Son intervention impromptue lui a également permis de donner un aperçu des critères qui guideront son choix.

«Je vais chercher une personnalité à l'esprit vif et indépendant, connue pour son excellence et son intégrité, a-t-il dit. Je vais chercher quelqu'un qui comprenne que la justice n'est pas faite seulement de théories juridiques abstraites ou de notes en bas de page dans un dossier, mais que c'est prendre en compte de la manière dont les lois touchent la vie des gens dans ses réalités quotidiennes.

«Nous avons besoin de quelqu'un qui a le coeur, l'empathie de reconnaître ce que c'est d'être une mère adolescente. L'empathie de comprendre ce que c'est d'être pauvre, d'être Afro-Américain, d'être gai, d'être handicapé ou vieux. Ce sont les critères que j'utiliserai pour sélectionner les juges.»

Femmes en lice

La liste des candidats préférés de la Maison-Blanche contiendrait moins de 10 noms. S'il faut se fier aux médias américains, trois femmes semblent avoir une longueur d'avance sur les autres: Sonia Sotomayor, 55 ans, juge à la Cour d'appel de New York; Diane Wood, 59 ans, juge à la Cour d'appel de Chicago; Elena Kagan, 48 ans, ancienne doyenne de la faculté de droit de Harvard.

La juge Sotomayor arrive en tête de plusieurs listes. Née dans une famille d'immigrés portoricains du Bronx, elle a étudié à Princeton et à Yale avant de devenir procureure fédérale. Elle a été nommée juge fédérale en 1992 par George Bush père et juge à la Cour d'appel en 1998 par Bill Clinton. Considérée comme centriste par certains observateurs, elle deviendrait la première Hispanique à entrer à la Cour suprême.

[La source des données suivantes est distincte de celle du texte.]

[src/rtl/i2c_cmd_pkg.sv]
// i2c_cmd_pkg: i2c_master command encoding and arbiter state encoding.
package i2c_cmd_pkg;
  localparam logic [3:0] CMD_START = 4'b0001;
  localparam logic [3:0] CMD_WRITE = 4'b0010;
  localparam logic [3:0] CMD_READ  = 4'b0100;
  localparam logic [3:0] CMD_STOP  = 4'b1000;
  localparam int STOP_BIT = 3;
  typedef enum logic [1:0] {IDLE, GRANT, BUSY} state_t;
endpackage

[src/rtl/rr_pick.sv]
// rr_pick: first set request at or above ptr, wrapping modulo N, as a one-hot winner.
module rr_pick #(
  parameter int N  = 2,
  parameter int PW = 1
) (
  input  logic [N-1:0]  req,
  input  logic [PW-1:0] ptr,
  output logic [N-1:0]  win,
  output logic          valid
);
  always_comb begin
    win   = '0;
    valid = 1'b0;
    for (int k = 0; k < N; k++) begin
      if (!valid && req[(int'(ptr) + k) % N]) begin
        win[(int'(ptr) + k) % N] = 1'b1;
        valid = 1'b1;
      end
    end
  end
endmodule

[src/rtl/i2c_bus_arbiter.sv]
// i2c_bus_arbiter: per-transaction round-robin sharing of one i2c_master, with an idle-owner watchdog.
module i2c_bus_arbiter
  import i2c_cmd_pkg::*;
#(
  parameter int N_REQ       = 2,
  parameter int TIMEOUT_CYC = 50000,
  parameter int TO_W        = 16
) (
  input  logic                 clk,
  input  logic                 rst_n,
  input  logic [N_REQ-1:0]     s_req,
  input  logic [4*N_REQ-1:0]   s_cmd,
  input  logic [8*N_REQ-1:0]   s_din,
  output logic [N_REQ-1:0]     s_done,
  output logic [7:0]           s_dout,
  output logic                 s_ack,
  output logic [N_REQ-1:0]     grant,
  output logic                 busy,
  output logic                 timeout_err,
  output logic                 m_req,
  output logic [3:0]           m_cmd,
  output logic [7:0]           m_din,
  input  logic                 m_done,
  input  logic [7:0]           m_dout,
  input  logic                 m_slave_ack
);
  localparam int PW = $clog2(N_REQ);

  state_t            st_q, st_d;
  logic [N_REQ-1:0]  grant_d, s_done_d, win;
  logic [PW-1:0]     own_q, own_d, rr_q, rr_d, win_idx, own_nxt;
  logic [TO_W-1:0]   wd_q, wd_d;
  logic [3:0]        m_cmd_d;
  logic [7:0]        m_din_d, s_dout_d;
  logic              m_req_d, to_d, s_ack_d, win_v;

  // The finishing owner's request is still up in its s_done cycle; masking it stops a re-issue.
  rr_pick #(.N(N_REQ), .PW(PW)) u_pick (
    .req   (s_req & ~s_done),
    .ptr   (rr_q),
    .win   (win),
    .valid (win_v)
  );

  assign busy    = |grant;
  assign own_nxt = (own_q == PW'(N_REQ - 1)) ? '0 : own_q + 1'b1;

  always_comb begin
    win_idx = '0;
    for (int i = 0; i < N_REQ; i++) if (win[i]) win_idx = PW'(i);
  end

  always_comb begin
    st_d     = st_q;
    grant_d  = grant;
    own_d    = own_q;
    rr_d     = rr_q;
    wd_d     = wd_q;
    m_req_d  = 1'b0;
    to_d     = 1'b0;
    s_done_d = '0;
    m_cmd_d  = m_cmd;
    m_din_d  = m_din;
    s_dout_d = s_dout;
    s_ack_d  = s_ack;
    case (st_q)
      IDLE: if (win_v) begin
        st_d    = BUSY;
        grant_d = win;
        own_d   = win_idx;
        m_req_d = 1'b1;
        m_cmd_d = s_cmd[4*win_idx +: 4];
        m_din_d = s_din[8*win_idx +: 8];
      end
      GRANT: if (s_req[own_q] && !(|s_done)) begin
        st_d    = BUSY;
        m_req_d = 1'b1;
        m_cmd_d = s_cmd[4*own_q +: 4];
        m_din_d = s_din[8*own_q +: 8];
      end else if (wd_q == TO_W'(TIMEOUT_CYC - 1)) begin
        st_d    = IDLE;
        grant_d = '0;
        rr_d    = own_nxt;
        to_d    = 1'b1;
      end else begin
        wd_d = wd_q + 1'b1;
      end
      BUSY: if (m_done) begin
        s_done_d = grant;
        s_dout_d = m_dout;
        s_ack_d  = m_slave_ack;
        wd_d     = '0;
        st_d     = m_cmd[STOP_BIT] ? IDLE : GRANT;
        grant_d  = m_cmd[STOP_BIT] ? '0 : grant;
        rr_d     = m_cmd[STOP_BIT] ? own_nxt : rr_q;
      end
      default: st_d = IDLE;
    endcase
  end

  always_ff @(posedge clk or negedge rst_n) begin
    if (!rst_n) begin
      st_q        <= IDLE;
      grant       <= '0;
      own_q       <= '0;
      rr_q        <= '0;
      wd_q        <= '0;
      m_req       <= 1'b0;
      timeout_err <= 1'b0;
      s_done      <= '0;
      m_cmd       <= '0;
      m_din       <= '0;
      s_dout      <= '0;
      s_ack       <= 1'b0;
    end else begin
      st_q        <= st_d;
      grant       <= grant_d;
      own_q       <= own_d;
      rr_q        <= rr_d;
      wd_q        <= wd_d;
      m_req       <= m_req_d;
      timeout_err <= to_d;
      s_done      <= s_done_d;
      m_cmd       <= m_cmd_d;
      m_din       <= m_din_d;
      s_dout      <= s_dout_d;
      s_ack       <= s_ack_d;
    end
  end
endmodule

Sur certains plans, la juge Sotomayor ne serait pas trop dépaysée à la Cour suprême, et ce, même s'il n'y siège plus qu'une femme - Ruth Bader Ginsburg - depuis la retraite de Sandra Day O'Connor. Comme tous les juges actuels, elle a passé par la Cour d'appel et, comme tous ses éventuels collègues sauf un, elle a fréquenté l'une des deux plus grandes facultés de droit américaines, celle de Yale (Harvard étant l'autre).

Un juriste chevronné?

Mais Obama voudra peut-être rompre avec cette homogénéité. Il pourrait même causer la surprise, selon certains journalistes, en nommant à la Cour suprême un élu ayant une solide expérience de juriste. Entrent dans cette catégorie les Deval Patrick, gouverneur du Massachusetts, Jennifer Granholm, gouverneure du Michigan, et Christine Gregoire, gouverneure de l'État de Washington.

Un tel scénario ne doit pas être écarté trop rapidement. Lors de sa campagne présidentielle, Barack Obama avait exprimé son admiration pour l'ancien président de la Cour suprême, Earl Warren. Il voyait comme un précieux atout l'expérience que celui-ci avait acquise à titre de gouverneur de Californie.

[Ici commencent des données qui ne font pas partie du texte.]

## src/rtl/image_loader.sv

```systemverilog
// Write-side feeder for the image memory: unpacks two pixels from each accepted
// stream word and writes them to consecutive addresses, then flags completion.
module image_loader #(
    parameter int numPixels       = 784,
    parameter int addressWidthImg = 10,
    parameter int dataWidthImg    = 16,
    parameter int busWidth        = 32
) (
    input  logic                       clk,
    input  logic                       rst_n,
    input  logic                       start,
    input  logic                       abort,
    input  logic                       s_valid,
    input  logic [busWidth-1:0]        s_data,
    output logic                       s_ready,
    output logic                       wen,
    output logic [addressWidthImg-1:0] wadd,
    output logic [dataWidthImg-1:0]    wdata,
    output logic                       busy,
    output logic                       done,
    output logic [addressWidthImg:0]   pix_count
);

    typedef enum logic [2:0] {
        IDLE,
        RECV,
        WR_LO,
        WR_HI,
        DONE
    } state_t;

    localparam logic [addressWidthImg:0] NUM_PIX = (addressWidthImg + 1)'(numPixels);

    state_t                   state;
    logic [dataWidthImg-1:0]  word_hi;
    logic [addressWidthImg:0] pix_inc;
    logic                     last_pix;

    // The low half goes straight to wdata at the accept edge, so only the
    // high half needs to be held for the WR_HI cycle.
    assign pix_inc  = pix_count + 1'b1;
    assign last_pix = (pix_inc == NUM_PIX);
    assign s_ready  = (state == RECV);

    always_ff @(posedge clk or negedge rst_n) begin
        if (!rst_n) begin
            state     <= IDLE;
            word_hi   <= '0;
            wen       <= 1'b0;
            wadd      <= '0;
            wdata     <= '0;
            busy      <= 1'b0;
            done      <= 1'b0;
            pix_count <= '0;
        end else begin
            case (state)
                IDLE: begin
                    if (start) begin
                        state     <= RECV;
                        busy      <= 1'b1;
                        done      <= 1'b0;
                        pix_count <= '0;
                    end
                end

                RECV: begin
                    if (abort) begin
                        state     <= IDLE;
                        wen       <= 1'b0;
                        busy      <= 1'b0;
                        done      <= 1'b0;
                        pix_count <= '0;
                    end else if (s_valid) begin
                        state   <= WR_LO;
                        word_hi <= s_data[busWidth-1:dataWidthImg];
                        wen     <= 1'b1;
                        wadd    <= pix_count[addressWidthImg-1:0];
                        wdata   <= s_data[dataWidthImg-1:0];
                    end
                end

                WR_LO: begin
                    if (abort) begin
                        state     <= IDLE;
                        wen       <= 1'b0;
                        busy      <= 1'b0;
                        done      <= 1'b0;
                        pix_count <= '0;
                    end else begin
                        pix_count <= pix_inc;
                        if (last_pix) begin
                            // Odd image size: the high half of the final word is dropped.
                            state <= DONE;
                            wen   <= 1'b0;
                            busy  <= 1'b0;
                            done  <= 1'b1;
                        end else begin
                            state <= WR_HI;
                            wen   <= 1'b1;
                            wadd  <= pix_inc[addressWidthImg-1:0];
                            wdata <= word_hi;
                        end
                    end
                end

                WR_HI: begin
                    if (abort) begin
                        state     <= IDLE;
                        wen       <= 1'b0;
                        busy      <= 1'b0;
                        done      <= 1'b0;
                        pix_count <= '0;
                    end else begin
                        pix_count <= pix_inc;
                        wen       <= 1'b0;
                        if (last_pix) begin
                            state <= DONE;
                            busy  <= 1'b0;
                            done  <= 1'b1;
                        end else begin
                            state <= RECV;
                        end
                    end
                end

                DONE: begin
                    if (start) begin
                        state     <= RECV;
                        busy      <= 1'b1;
                        done      <= 1'b0;
                        pix_count <= '0;
                    end
                end

                default: begin
                    state <= IDLE;
                    wen   <= 1'b0;
                    busy  <= 1'b0;
                end
            endcase
        end
    end

endmodule

```

## config.mk

```make
export PLATFORM = sky130hd
export DESIGN_NAME = image_loader
export DESIGN_NICKNAME = d
export VERILOG_FILES = /design/src/rtl/image_loader.sv
export SDC_FILE = /design/constraint.sdc
export NUM_CORES = 1
export LEC_CHECK = 0
export CAP_MARGIN = 20
export CORE_MARGIN = 2
export CORE_UTILIZATION = 25
export DETAILED_ROUTE_END_ITERATION = 8
export SYNTH_ARGS = -nofsm -noshare
export SYNTH_HDL_FRONTEND = slang
export SYNTH_SLANG_ARGS = --single-unit
```

## constraint.sdc

```tcl
create_clock -name clk -period 2.4 [get_ports clk]
set_input_delay 0.24 -clock clk [delete_from_list [all_inputs] [get_ports clk]]
set_output_delay 0.24 -clock clk [all_outputs]
set_load 0.1 [all_outputs]
```

==> results of run 1 <==
-- cell families after synthesis --
logic type	synth area share [%]
AOI/OAI and AO/OA	7.84
xor gates and xnor gates	2.66
adders and majority gates	0.422
buffers and inverters	3.08
DFF	49.7
muxes	25.5
and+or+nand+nor	10.8
-- where the power goes --
part	internal, µW	leakage, µW	total, µW	switching, µW
registers	1340	0.000732	1580	241
clock network	798	0.000141	1260	458
logic	1010	0.000939	3010	2000
total	3150	0.00181	5850	2700
-- area by class of cell --
cell class / count / area [µm²] / share of cell area (%)
Timing Repair Buffer: 86 / 771 / 18.5
Clock inverter: 7 / 68.8 / 1.65
Sequential cell: 59 / 1500 / 35.9
Tap cell: 143 / 179 / 4.29
Multi-Input combinational cell: 163 / 1420 / 34.1
Clock buffer: 9 / 225 / 5.40
Inverter: 1 / 3.75 / 0.0900
-- sequential cells by signal, summed over array words and instances (netlist names) --
register / cells
done: 1
busy: 1
pix_count: 11
state: 3
wdata: 16
word_hi: 16
wen: 1
wadd: 10
-- Yosys cell counts, drive strengths merged, types with 2 or more instances --
master | count | area share (%)
mux2i | 2 | 0.67
nand3 | 7 | 1.6
nand4 | 6 | 1.8
o31ai | 2 | 0.51
mux2 | 59 | 25
clkbuf | 11 | 1.4
a31oi | 2 | 0.42
a21oi | 6 | 1.0
dfrtp | 59 | 50
xnor2 | 8 | 2.4
and3 | 2 | 0.42
o41ai | 2 | 0.59
nand2b | 4 | 0.84
nand2 | 11 | 1.4
a211oi | 2 | 0.51
nor2 | 13 | 1.6
and2 | 2 | 0.42
buf | 3 | 1.5
nor3b | 2 | 0.67
nor3 | 2 | 0.34
o21ai | 16 | 2.7
-- worst max-delay path, delay by kind of cell (launching register included) --
family,cells,cell delay [ns]
simple gates,3,0.61
compound gates,1,0.35
flops,1,0.46
mux,1,0.31
fa+ha+maj,1,0.17
buf+inv,1,0.17
-- metrics by stage --
step	std cells	power, µW	hold WS [ns]	instance area [µm²]	utilization [%]
after global routing	468	6120	0.518	4170	36.2
after global placement	451	4580	0.285	3870	33.6
after floorplan	237	3960	-0.0556	3010	-
after CTS	468	5920	0.499	4170	36.2
final	468	5850	0.474	4170	36.2
after detailed placement	451	4630	0.293	3870	33.6
-- final timing paths --
check / start / endpoint / slack [ns] / cells past startpoint
hold reg to reg: done / done / 0.49 / 1
min in group clk: done / done / 0.49 / 1
setup reg to reg: pix_count[0] / wdata[15] / 0.18 / 7
setup / recovery: pix_count[0] / wdata[15] / 0.18 / 7
hold / removal: rst_n / pix_count[6] / 0.47 / 2
max in group asynchronous: rst_n / pix_count[2] / 1.32 / 3
-- layer usage --
| metal | vias up | track usage, % | share of wire (%) |
|---|---|---|---|
| met1 | 1060 | 16.4 | 46 |
| met3 | 13 | 2.95 | 5.6 |
| li1 | 1040 | - | - |
| met5 | - | 0 | 0 |
| met4 | 0 | 3.98 | 2.1 |
| met2 | 69 | 19.4 | 47 |
==> impl_metrics.json, run 1 <==
{
  "ys.flop_type": "dfrtp_1",
  "rsz0062_at_grt": "false",
  "data_arrival_time_of_the_worst_path_ns": 2.42,
  "vias": 2182,
  "grt_first_pass_wirelength_mm": 12.3,
  "boundaryPins": 78,
  "floorplan.initialDensity_pct": 25.8,
  "clock_tree.htree_level_count": 3,
  "grt_start_max_net_pins": 35,
  "count_of_port_buffers_added_during_placement": 77,
  "post_cts.resized_instances": 0,
  "synth_enable_flop_cells": 0,
  "static-leakage-power_uw": 0.00181,
  "routed_via_density": 4.66,
  "post-dp-hpwl_mm": 5.18,
  "dpl_worst_slack_ns": 0.194,
  "route.final.wire_length_mm": 7.33,
  "ys_types": 44,
  "die-width_um": 113,
  "grt_use_total_pct": 12.2,
  "ys_ff_latch": 59,
  "post-route-drc-count": 5,
  "place_congestion": 0.810,
  "synth_seq_area_share_pct": 49.7,
  "max-vdd-ir-drop_uv": 1210,
  "setup_viol": 0,
  "post-cts-setup-buffers": 0,
  "layout.nets": 358,
  "layout.cells.most_common_list": "49 x dfrtp_1, 46 x buf_4, 40 x mux2_2",
  "power-per-cell-area_nw_per_um2": 1400,
  "timing_worst_slew_pin_value_ns": 0.603,
  "antenna_left": 0,
  "final-max-slew-violation-count": 0,
  "cts_tree": "done",
  "wl_per_cell_um": 15.7,
  "hold_buf_count_cts": 1,
  "post-route-period-util_pct": 92.3,
  "first_global_vias": 2291,
  "synth.yosys.warnings": 0,
  "max_freq_mhz": 451,
  "timing.critical_path.slowest_cell_delay_ns": 0.46,
  "floorplan.die.height_um": 113,
  "report.final.hold_viol_count": 0,
  "dr.pass1.iters": 6,
  "worstPathRequired_ns": 2.61,
  "critical_path_peak_fanout": 14,
  "gr-total-overflow": 0,
  "timing_worst_setup_path_type": "flop to flop",
  "num_antenna_cells": 0,
  "core_area_um2": 11500,
  "critical_path.startpoint_type": "flop",
  "longest_clk_path_bufs": 2,
  "cts.clk_slew.worst_paths_ns": 0.06,
  "layout-drive-gt1-share_pct": 43.4,
  "worst_min_delay_path_class": "input port to async pin",
  "clock_root_cell": "clkbuf_16",
  "crit_slowest_cell": "dfrtp_4",
  "layout.cells.most_common": "dfrtp_1",
  "initial_detailed_routing_violation_count": 158,
  "cts_num_sinks": 59,
  "failed_checks": "design-rule violations",
  "async_flop_share_pct": 100,
  "clock_period_minus_worst_slack_ns": 2.22,
  "maxCapViolCount": 0,
  "clock_latency_ns": 0.32,
  "setup_total_negative_slack_ns": 0,
  "post_synth.cell_area_avg_um2": 12.5,
  "worst_setup_path_end_kind": "flop",
  "numCtsBuffers": 9,
  "synthCells": 237,
  "grt_antenna_before_repair": 0,
  "clock-skew-final_ns": 0.00418,
  "synthesized_net_count": 275,
  "synthToLayoutAreaGrowth_pct": 40.5,
  "status": "complete, but fails checks",
  "fillers": 1138,
  "setup_slack_ns": 0.185,
  "placementRows": 39,
  "synthesis.area_um2": 2970,
  "die_area_um2": 12800,
  "path_cells": "ha_4, nand4_1, or3_1, a311o_1, nand3_4, buf_12, mux2_4",
  "slew-limit-headroom_pct": 59.8
}
No activity file was read; power rests on OpenSTA's default activity.
==> run 2, diff against run 1 <==
Settings changed: ABC_AREA set to 1.
Clock period 2.4 ns to 2 ns, I/O delays scaled along.
==> run 2 against run 1 <==
Net effect: the run now ends clean; critical path depth increased by 6; synthesized cell count increased by 69%; design area increased by 7.8%; clock skew increased by 0.0032 ns; combinational power increased by 5%; non-clock buffer count increased by 9; flip-flop and latch count unchanged; fmax increased by 16%; global-route usage increased by 1.6 points; first-iteration DRC count increased by 18%; synthesized area increased by 1.5%; critical endpoint is now wdata[12]; largest cell class is now multi-input gates.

Quel que soit son choix, Barack Obama doit s'attendre à être contesté par les conservateurs et les républicains, qui voudront tenter de retrouver leur enthousiasme et leur cohésion autour de ce dossier. En théorie, les républicains du Sénat ne sont pas assez nombreux pour empêcher la confirmation du candidat du président. Ils peuvent cependant trouver dans son passé des choses susceptibles de faire dérailler le processus.

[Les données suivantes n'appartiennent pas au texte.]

==> src/rtl/booth_multiplier_16.sv <==
`default_nettype none
// ============================================================================
//  Module      : booth_multiplier_16 (with complement_16, carry_select_adder_16)
//  Description : Sequential 16x16 signed radix-2 Booth multiplier. One Booth
//                step per cycle; product valid 16 cycles after start.
//                Optional macro MUL_OF_EN enables the 16-bit overflow flag OF;
//                when undefined, OF is tied to 0.
//  Revision    : 1.0 - initial release
// ============================================================================

// ----------------------------------------------------------------------------
//  complement_16 : 16-bit two's-complement negation
// ----------------------------------------------------------------------------
module complement_16 (
    input  logic [15:0] i_a,
    output logic [15:0] o_neg
);
    assign o_neg = ~i_a + 16'd1;
endmodule

// ----------------------------------------------------------------------------
//  carry_select_adder_16 : four 4-bit blocks, each precomputing both carry-in
//  cases and selecting with the ripple of block carries.
// ----------------------------------------------------------------------------
module carry_select_adder_16 (
    input  logic [15:0] i_a,
    input  logic [15:0] i_b,
    input  logic        i_cin,
    output logic [15:0] o_sum,
    output logic        o_cout
);
    localparam int c_BLK = 4;

    logic [c_BLK:0] w_c;

    assign w_c[0] = i_cin;

    generate
        for (genvar k = 0; k < c_BLK; k++) begin : g_blk
            logic [4:0] w_s0;
            logic [4:0] w_s1;
            assign w_s0 = {1'b0, i_a[4*k +: 4]} + {1'b0, i_b[4*k +: 4]};
            assign w_s1 = {1'b0, i_a[4*k +: 4]} + {1'b0, i_b[4*k +: 4]} + 5'd1;
            assign o_sum[4*k +: 4] = w_c[k] ? w_s1[3:0] : w_s0[3:0];
            assign w_c[k+1]        = w_c[k] ? w_s1[4]   : w_s0[4];
        end
    endgenerate

    assign o_cout = w_c[c_BLK];
endmodule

«Je leur conseille d'examiner le passé de leur candidat un peu mieux qu'ils l'ont fait pour d'autres», a déclaré le sénateur républicain Lindsay Graham en faisant allusion aux problèmes du président Obama dans le choix de certains membres de son cabinet.

Le chef de la Maison-Blanche souhaite que le remplaçant du juge Souter soit en poste dès le mois d'octobre. Il pourra notamment compter, dans la bataille à venir, sur l'aide de son vice-président, Joseph Biden, qui a été président de la commission sénatoriale de la Justice, devant laquelle le candidat à la Cour suprême devra comparaître.